===== src/hdl/oldland_pkg.sv =====
`default_nettype none

package oldland_pkg;

	// **********************************************************************
	// Instruction word
	// **********************************************************************

	// Both views share opcode, class, rd and ra. The rb field of the
	// register view sits in the top bits of the immediate.
	typedef union packed {
		struct packed {
			logic [3:0] opcode;
			logic [1:0] cls;
			logic [2:0] rd;
			logic [2:0] ra;
			logic [2:0] rb;
			logic [15:0] func;
			logic imm_sel;
		} r;
		struct packed {
			logic [3:0] opcode;
			logic [1:0] cls;
			logic [2:0] rd;
			logic [2:0] ra;
			logic signed [15:0] imm16;
			logic [2:0] spare;
			logic imm_sel;
		} i;
	} instr_t;

	localparam logic [1:0] CLASS_ARITH = 2'b00;
	localparam logic [1:0] CLASS_BRANCH = 2'b01;
	localparam logic [1:0] CLASS_MEM = 2'b10;
	localparam logic [1:0] CLASS_MISC = 2'b11; // Also used for pipeline bubbles.

	// **********************************************************************
	// ALU operations, branch conditions and access widths
	// **********************************************************************

	localparam logic [3:0] ALU_ADD = 4'b0000;
	localparam logic [3:0] ALU_ADDC = 4'b0001;
	localparam logic [3:0] ALU_SUB = 4'b0010;
	localparam logic [3:0] ALU_SUBC = 4'b0011;
	localparam logic [3:0] ALU_LSL = 4'b0100;
	localparam logic [3:0] ALU_LSR = 4'b0101;
	localparam logic [3:0] ALU_AND = 4'b0110;
	localparam logic [3:0] ALU_XOR = 4'b0111;
	localparam logic [3:0] ALU_BIC = 4'b1000;
	localparam logic [3:0] ALU_BST = 4'b1001;
	localparam logic [3:0] ALU_OR = 4'b1010;
	localparam logic [3:0] ALU_MOVB = 4'b1011;
	localparam logic [3:0] ALU_CMP = 4'b1100;
	localparam logic [3:0] ALU_ASR = 4'b1110;
	localparam logic [3:0] ALU_MOVA = 4'b1111;

	localparam logic [2:0] COND_NEVER = 3'b000;
	localparam logic [2:0] COND_NE = 3'b001;
	localparam logic [2:0] COND_EQ = 3'b010;
	localparam logic [2:0] COND_GEU = 3'b011;
	localparam logic [2:0] COND_LTU = 3'b100;
	localparam logic [2:0] COND_ALWAYS = 3'b111;

	localparam logic [1:0] WIDTH_BYTE = 2'b00;
	localparam logic [1:0] WIDTH_HALF = 2'b01;
	localparam logic [1:0] WIDTH_WORD = 2'b10;

	localparam int NUM_REGS = 8;
	localparam logic [31:0] RESET_PC = 32'h0000_0000;

endpackage

`default_nettype wire


===== src/hdl/oldland_cpu.sv =====
`timescale 1ns/1ps
`default_nettype none

module oldland_cpu (
	input logic clk,
	input logic reset,
	input logic [31:0] imem_data,
	input logic [31:0] dmem_rdata,
	output logic [31:0] imem_addr,
	output logic [31:0] dmem_addr,
	output logic [31:0] dmem_wdata,
	output logic dmem_wr_en,
	output logic dmem_rd_en,
	output logic [1:0] dmem_width
);

	logic hold, fetch_valid, branch_taken, stall_clear;
	logic [31:0] fetch_pc_plus_4, alu_out;
	logic [2:0] ra_sel, rb_sel;
	logic [31:0] rf_ra, rf_rb;
	logic [31:0] ex_ra, ex_rb, imm32, ex_pc_plus_4;
	logic [2:0] rd_sel;
	logic update_rd, alu_op1_ra, alu_op2_rb, mem_load, mem_store;
	logic [3:0] alu_opc;
	logic [1:0] mem_width;
	logic [2:0] branch_condition;
	logic [1:0] instr_class;
	logic is_call, update_flags;
	logic [31:0] wr_val;
	logic wr_result;
	logic [2:0] rd_sel_out;
	logic reg_wr_en;
	logic [2:0] reg_wr_sel;
	logic [31:0] reg_wr_val;

	oldland_fetch i_fetch (
		.clk(clk), .reset(reset), .hold(hold), .branch_taken(branch_taken),
		.branch_target(alu_out), .imem_addr(imem_addr), .fetch_valid(fetch_valid),
		.pc_plus_4(fetch_pc_plus_4)
	);

	oldland_decode i_decode (
		.clk(clk), .reset(reset), .fetch_valid(fetch_valid), .instr(imem_data),
		.pc_plus_4_in(fetch_pc_plus_4), .stall_clear(stall_clear),
		.reg_wr_en(reg_wr_en), .reg_wr_sel(reg_wr_sel),
		.ra_data(rf_ra), .rb_data(rf_rb), .hold(hold),
		.ra_sel(ra_sel), .rb_sel(rb_sel), .ra(ex_ra), .rb(ex_rb), .imm32(imm32),
		.pc_plus_4(ex_pc_plus_4), .rd_sel(rd_sel), .update_rd(update_rd),
		.alu_opc(alu_opc), .alu_op1_ra(alu_op1_ra), .alu_op2_rb(alu_op2_rb),
		.mem_load(mem_load), .mem_store(mem_store), .mem_width(mem_width),
		.branch_condition(branch_condition), .instr_class(instr_class),
		.is_call(is_call), .update_flags(update_flags)
	);

	oldland_regfile i_regfile (
		.clk(clk), .ra_sel(ra_sel), .rb_sel(rb_sel), .wr_en(reg_wr_en),
		.wr_sel(reg_wr_sel), .wr_val(reg_wr_val), .ra(rf_ra), .rb(rf_rb)
	);

	// The memory request registers in exec drive the data port directly.
	oldland_exec i_exec (
		.clk(clk), .reset(reset), .ra(ex_ra), .rb(ex_rb), .imm32(imm32),
		.pc_plus_4(ex_pc_plus_4), .rd_sel(rd_sel), .update_rd(update_rd),
		.alu_opc(alu_opc), .alu_op1_ra(alu_op1_ra), .alu_op2_rb(alu_op2_rb),
		.mem_load(mem_load), .mem_store(mem_store), .mem_width(mem_width),
		.branch_condition(branch_condition), .instr_class(instr_class),
		.is_call(is_call), .update_flags(update_flags),
		.branch_taken(branch_taken), .alu_out(alu_out), .mem_load_out(dmem_rd_en),
		.mem_store_out(), .mem_width_out(dmem_width), .wr_val(wr_val),
		.wr_result(wr_result), .rd_sel_out(rd_sel_out), .stall_clear(stall_clear),
		.mar(dmem_addr), .mdr(dmem_wdata), .mem_wr_en(dmem_wr_en)
	);

	oldland_memory i_memory (
		.clk(clk), .reset(reset), .mem_load(dmem_rd_en), .mem_width(dmem_width),
		.mar_low(dmem_addr[1:0]), .dmem_rdata(dmem_rdata), .wr_result(wr_result),
		.rd_sel(rd_sel_out), .wr_val(wr_val), .reg_wr_en(reg_wr_en),
		.reg_wr_sel(reg_wr_sel), .reg_wr_val(reg_wr_val)
	);

endmodule

`default_nettype wire


===== src/hdl/oldland_decode.sv =====
`timescale 1ns/1ps
`default_nettype none

module oldland_decode
	import oldland_pkg::*;
(
	input logic clk,
	input logic reset,
	input logic fetch_valid,
	input instr_t instr,
	input logic [31:0] pc_plus_4_in,
	input logic stall_clear,
	input logic reg_wr_en,
	input logic [2:0] reg_wr_sel,
	input logic [31:0] ra_data,
	input logic [31:0] rb_data,
	output logic hold,
	output logic [2:0] ra_sel,
	output logic [2:0] rb_sel,
	output logic [31:0] ra,
	output logic [31:0] rb,
	output logic [31:0] imm32,
	output logic [31:0] pc_plus_4,
	output logic [2:0] rd_sel,
	output logic update_rd,
	output logic [3:0] alu_opc,
	output logic alu_op1_ra,
	output logic alu_op2_rb,
	output logic mem_load,
	output logic mem_store,
	output logic [1:0] mem_width,
	output logic [2:0] branch_condition,
	output logic [1:0] instr_class,
	output logic is_call,
	output logic update_flags
);

	logic [NUM_REGS-1:0] pending;
	logic [NUM_REGS-1:0] set_mask;
	logic [NUM_REGS-1:0] clr_mask;
	logic branch_pending;
	logic load_last;
	logic d_op1_ra, d_op2_rb, d_update_rd, d_flags;
	logic d_load, d_store, d_call;
	logic uses_ra, uses_rb;
	logic [3:0] d_alu;
	logic [2:0] d_rd, d_cond;
	logic [1:0] d_width;
	logic stall, issue;

	always_comb begin
		d_alu = ALU_ADD;
		d_op1_ra = 1'b1;
		d_op2_rb = 1'b0;
		d_update_rd = 1'b0;
		d_flags = 1'b0;
		d_load = 1'b0;
		d_store = 1'b0;
		d_call = 1'b0;
		d_cond = COND_NEVER;
		d_rd = instr.r.rd;
		d_width = instr.r.opcode[1:0];
		uses_ra = 1'b0;
		uses_rb = 1'b0;
		case (instr.r.cls)
		CLASS_ARITH: begin
			d_alu = instr.r.opcode;
			d_op2_rb = !instr.r.imm_sel;
			d_update_rd = instr.r.opcode != ALU_CMP;
			d_flags = instr.r.opcode == ALU_CMP;
			uses_ra = 1'b1;
			uses_rb = !instr.r.imm_sel;
		end
		CLASS_BRANCH: begin
			// Target is pc_plus_4 + imm32; rd carries the condition.
			d_op1_ra = 1'b0;
			d_call = instr.r.opcode[0];
			d_cond = d_call ? COND_ALWAYS : instr.r.rd;
			d_update_rd = d_call;
			if (d_call)
				d_rd = 3'd7; // Link register.
		end
		CLASS_MEM: begin
			d_store = instr.r.opcode[3];
			d_load = !instr.r.opcode[3];
			d_update_rd = !instr.r.opcode[3];
			uses_ra = 1'b1;
			uses_rb = instr.r.opcode[3];
		end
		default: ;
		endcase
	end

	assign ra_sel = instr.r.ra;
	assign rb_sel = d_store ? instr.r.rd : instr.r.rb; // Store data sits in the rd field.

	// A write issued right after a load would share the load's write-back cycle.
	assign stall = branch_pending
		|| (uses_ra && pending[ra_sel])
		|| (uses_rb && pending[rb_sel])
		|| (d_update_rd && pending[d_rd])
		|| (d_update_rd && !d_load && load_last);
	assign hold = fetch_valid && stall;
	assign issue = fetch_valid && !stall;

	assign set_mask = (issue && d_update_rd) ? {{(NUM_REGS-1){1'b0}}, 1'b1} << d_rd : '0;
	assign clr_mask = reg_wr_en ? {{(NUM_REGS-1){1'b0}}, 1'b1} << reg_wr_sel : '0;

	always_ff @(posedge clk) begin
		if (reset) begin
			pending <= '0;
			branch_pending <= 1'b0;
			load_last <= 1'b0;
			update_rd <= 1'b0;
			mem_load <= 1'b0;
			mem_store <= 1'b0;
			is_call <= 1'b0;
			update_flags <= 1'b0;
			branch_condition <= COND_NEVER;
			instr_class <= CLASS_MISC;
		end else begin
			pending <= (pending & ~clr_mask) | set_mask; // A new issue wins over a clear.
			if (stall_clear)
				branch_pending <= 1'b0;
			else if (issue && instr.r.cls == CLASS_BRANCH)
				branch_pending <= 1'b1;
			load_last <= issue && d_load;
			update_rd <= issue && d_update_rd;
			mem_load <= issue && d_load;
			mem_store <= issue && d_store;
			is_call <= issue && d_call;
			update_flags <= issue && d_flags;
			branch_condition <= issue ? d_cond : COND_NEVER;
			instr_class <= issue ? instr.r.cls : CLASS_MISC;
		end
	end

	always_ff @(posedge clk) begin
		ra <= ra_data;
		rb <= rb_data;
		imm32 <= {{16{instr.i.imm16[15]}}, instr.i.imm16};
		pc_plus_4 <= pc_plus_4_in;
		rd_sel <= d_rd;
		alu_opc <= d_alu;
		alu_op1_ra <= d_op1_ra;
		alu_op2_rb <= d_op2_rb;
		mem_width <= d_width;
	end

endmodule

`default_nettype wire


===== src/hdl/oldland_exec.sv =====
`timescale 1ns/1ps
`default_nettype none

module oldland_exec
	import oldland_pkg::*;
(
	input logic clk,
	input logic reset,
	input logic [31:0] ra,
	input logic [31:0] rb,
	input logic [31:0] imm32,
	input logic [31:0] pc_plus_4,
	input logic [2:0] rd_sel,
	input logic update_rd,
	input logic [3:0] alu_opc,
	input logic alu_op1_ra,
	input logic alu_op2_rb,
	input logic mem_load,
	input logic mem_store,
	input logic [1:0] mem_width,
	input logic [2:0] branch_condition,
	input logic [1:0] instr_class,
	input logic is_call,
	input logic update_flags,
	output logic branch_taken,
	output logic [31:0] alu_out,
	output logic mem_load_out,
	output logic mem_store_out,
	output logic [1:0] mem_width_out,
	output logic [31:0] wr_val,
	output logic wr_result,
	output logic [2:0] rd_sel_out,
	output logic stall_clear,
	output logic [31:0] mar,
	output logic [31:0] mdr,
	output logic mem_wr_en
);

	logic [31:0] op1, op2, alu_q;
	logic alu_c, alu_z, cond_met;
	logic z_flag, c_flag; // Hidden status flags.

	assign op1 = alu_op1_ra ? ra : pc_plus_4;
	assign op2 = alu_op2_rb ? rb : imm32;
	assign alu_z = op1 == op2;

	// **********************************************************************
	// ALU
	// **********************************************************************
	always_comb begin
		alu_c = 1'b0;
		case (alu_opc)
		ALU_ADD: {alu_c, alu_q} = {1'b0, op1} + {1'b0, op2};
		ALU_ADDC: {alu_c, alu_q} = {1'b0, op1} + {1'b0, op2} + {32'b0, c_flag};
		ALU_SUB: {alu_c, alu_q} = {1'b0, op1} - {1'b0, op2};
		ALU_SUBC: {alu_c, alu_q} = {1'b0, op1} - {1'b0, op2} + {32'b0, c_flag};
		ALU_LSL: {alu_c, alu_q} = {1'b0, op1} << op2[4:0];
		ALU_LSR: alu_q = op1 >> op2[4:0];
		ALU_AND: alu_q = op1 & op2;
		ALU_XOR: alu_q = op1 ^ op2;
		ALU_BIC: alu_q = op1 & ~(32'd1 << op2[4:0]);
		ALU_BST: alu_q = op1 | (32'd1 << op2[4:0]);
		ALU_OR: alu_q = op1 | op2;
		ALU_MOVB: alu_q = op2;
		ALU_CMP: {alu_c, alu_q} = {1'b0, op1} - {1'b0, op2}; // Carry is the borrow.
		ALU_ASR: alu_q = $signed(op1) >>> op2[4:0];
		ALU_MOVA: alu_q = op1;
		default: alu_q = 32'b0;
		endcase
	end

	always_comb begin
		case (branch_condition)
		COND_ALWAYS: cond_met = 1'b1;
		COND_NE: cond_met = !z_flag;
		COND_EQ: cond_met = z_flag;
		COND_GEU: cond_met = !c_flag;
		COND_LTU: cond_met = c_flag;
		default: cond_met = 1'b0;
		endcase
	end

	always_ff @(posedge clk) begin
		if (reset) begin
			branch_taken <= 1'b0;
			stall_clear <= 1'b0;
			wr_result <= 1'b0;
			mem_load_out <= 1'b0;
			mem_store_out <= 1'b0;
			mem_wr_en <= 1'b0;
			z_flag <= 1'b0;
			c_flag <= 1'b0;
		end else begin
			branch_taken <= instr_class == CLASS_BRANCH && cond_met;
			stall_clear <= instr_class == CLASS_BRANCH; // Resolved either way.
			wr_result <= update_rd;
			mem_load_out <= mem_load;
			mem_store_out <= mem_store;
			mem_wr_en <= mem_store;
			if (update_flags) begin
				z_flag <= alu_z;
				c_flag <= alu_c;
			end
		end
	end

	always_ff @(posedge clk) begin
		alu_out <= alu_q;
		rd_sel_out <= rd_sel;
		wr_val <= is_call ? pc_plus_4 : alu_q;
		if (mem_store || mem_load) begin
			mem_width_out <= mem_width;
			mar <= alu_q;
			if (mem_store)
				mdr <= rb;
		end
	end

endmodule

`default_nettype wire


===== src/hdl/oldland_fetch.sv =====
`timescale 1ns/1ps
`default_nettype none

module oldland_fetch
	import oldland_pkg::*;
(
	input logic clk,
	input logic reset,
	input logic hold,
	input logic branch_taken,
	input logic [31:0] branch_target,
	output logic [31:0] imem_addr,
	output logic fetch_valid,
	output logic [31:0] pc_plus_4
);

	logic [31:0] pc;

	// While decode holds, the word under decode is read again.
	assign imem_addr = hold ? pc_plus_4 - 32'd4 : pc;

	always_ff @(posedge clk) begin
		if (reset) begin
			pc <= RESET_PC;
			fetch_valid <= 1'b0;
		end else if (branch_taken) begin
			pc <= branch_target;
			fetch_valid <= 1'b0; // The word in flight is off the taken path.
		end else if (!hold) begin
			pc <= pc + 32'd4;
			fetch_valid <= 1'b1;
		end
	end

	// Follows the word that instruction memory returns next cycle.
	always_ff @(posedge clk) begin
		if (!hold)
			pc_plus_4 <= pc + 32'd4;
	end

endmodule

`default_nettype wire


===== src/hdl/oldland_memory.sv =====
`timescale 1ns/1ps
`default_nettype none

module oldland_memory
	import oldland_pkg::*;
(
	input logic clk,
	input logic reset,
	input logic mem_load,
	input logic [1:0] mem_width,
	input logic [1:0] mar_low,
	input logic [31:0] dmem_rdata,
	input logic wr_result,
	input logic [2:0] rd_sel,
	input logic [31:0] wr_val,
	output logic reg_wr_en,
	output logic [2:0] reg_wr_sel,
	output logic [31:0] reg_wr_val
);

	logic load_q;
	logic [1:0] width_q;
	logic [1:0] lane_q;
	logic [2:0] rd_q;
	logic [31:0] shifted, load_data;

	always_ff @(posedge clk) begin
		if (reset)
			load_q <= 1'b0;
		else
			load_q <= mem_load && wr_result;
	end

	always_ff @(posedge clk) begin
		width_q <= mem_width;
		lane_q <= mar_low;
		rd_q <= rd_sel;
	end

	assign shifted = dmem_rdata >> {lane_q, 3'b000};

	always_comb begin
		case (width_q)
		WIDTH_BYTE: load_data = {24'b0, shifted[7:0]};
		WIDTH_HALF: load_data = {16'b0, shifted[15:0]};
		default: load_data = dmem_rdata;
		endcase
	end

	// Loads write back a cycle later than other results.
	assign reg_wr_en = load_q || (wr_result && !mem_load);
	assign reg_wr_sel = load_q ? rd_q : rd_sel;
	assign reg_wr_val = load_q ? load_data : wr_val;

endmodule

`default_nettype wire


===== src/hdl/oldland_regfile.sv =====
`timescale 1ns/1ps
`default_nettype none

module oldland_regfile
	import oldland_pkg::*;
(
	input logic clk,
	input logic [2:0] ra_sel,
	input logic [2:0] rb_sel,
	input logic wr_en,
	input logic [2:0] wr_sel,
	input logic [31:0] wr_val,
	output logic [31:0] ra,
	output logic [31:0] rb
);

	logic [31:0] regs [NUM_REGS];

	// Reads return the value before any write on the same edge.
	assign ra = regs[ra_sel];
	assign rb = regs[rb_sel];

	always_ff @(posedge clk) begin
		if (wr_en)
			regs[wr_sel] <= wr_val;
	end

endmodule

`default_nettype wire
____
*Task to carry out:*
Copy out each line of the listing that contains the word "sits".

*Exercise answer:*
	// register view sits in the top bits of the immediate.
	assign rb_sel = d_store ? instr.r.rd : instr.r.rb; // Store data sits in the rd field.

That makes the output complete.